→ **PROVIDED RECORDS**:
·····

### config.mk
export PLATFORM = sky130hd
export DESIGN_NAME = eeprom_shadow_access_ctrl
export DESIGN_NICKNAME = d
export VERILOG_FILES = /design/src/eeprom_shadow_access_ctrl.v
export VERILOG_INCLUDE_DIRS = /design/src /design/src/src
export SDC_FILE = /design/constraint.sdc
export NUM_CORES = 1
export LEC_CHECK = 0
export BUFFER_PORTS_ARGS = -buffer_cell sky130_fd_sc_hd__buf_2
export CAP_MARGIN = 20
export CORE_MARGIN = 3
export CORE_UTILIZATION = 45
export CTS_BUF_LIST = sky130_fd_sc_hd__clkbuf_4 sky130_fd_sc_hd__clkbuf_8
export CTS_CLUSTER_DIAMETER = 30
export CTS_CLUSTER_SIZE = 40
export DETAILED_ROUTE_END_ITERATION = 10
export HOLD_SLACK_MARGIN = 0.05
export PLACE_DENSITY = 0.63
export SLEW_MARGIN = 20
export SYNTH_ARGS = -nofsm -noshare
export SYNTH_HDL_FRONTEND = slang
export SYNTH_SLANG_ARGS = --single-unit
### constraint.sdc
create_clock -name clk -period 7.1 [get_ports clk]
set_input_delay 0.355 -clock clk [delete_from_list [all_inputs] [get_ports clk]]
set_output_delay 0.355 -clock clk [all_outputs]
set_load 0.05 [all_outputs]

·····

→ **TASK REQUIREMENTS**:
Keep only the lines from the one containing "export DETAILED_ROUTE_END_ITERATION = 10" to the end of the entries, and repeat them exactly.

→ **FINAL ANSWER**:
export DETAILED_ROUTE_END_ITERATION = 10
export HOLD_SLACK_MARGIN = 0.05
export PLACE_DENSITY = 0.63
export SLEW_MARGIN = 20
export SYNTH_ARGS = -nofsm -noshare
export SYNTH_HDL_FRONTEND = slang
export SYNTH_SLANG_ARGS = --single-unit
### constraint.sdc
create_clock -name clk -period 7.1 [get_ports clk]
set_input_delay 0.355 -clock clk [delete_from_list [all_inputs] [get_ports clk]]
set_output_delay 0.355 -clock clk [all_outputs]
set_load 0.05 [all_outputs]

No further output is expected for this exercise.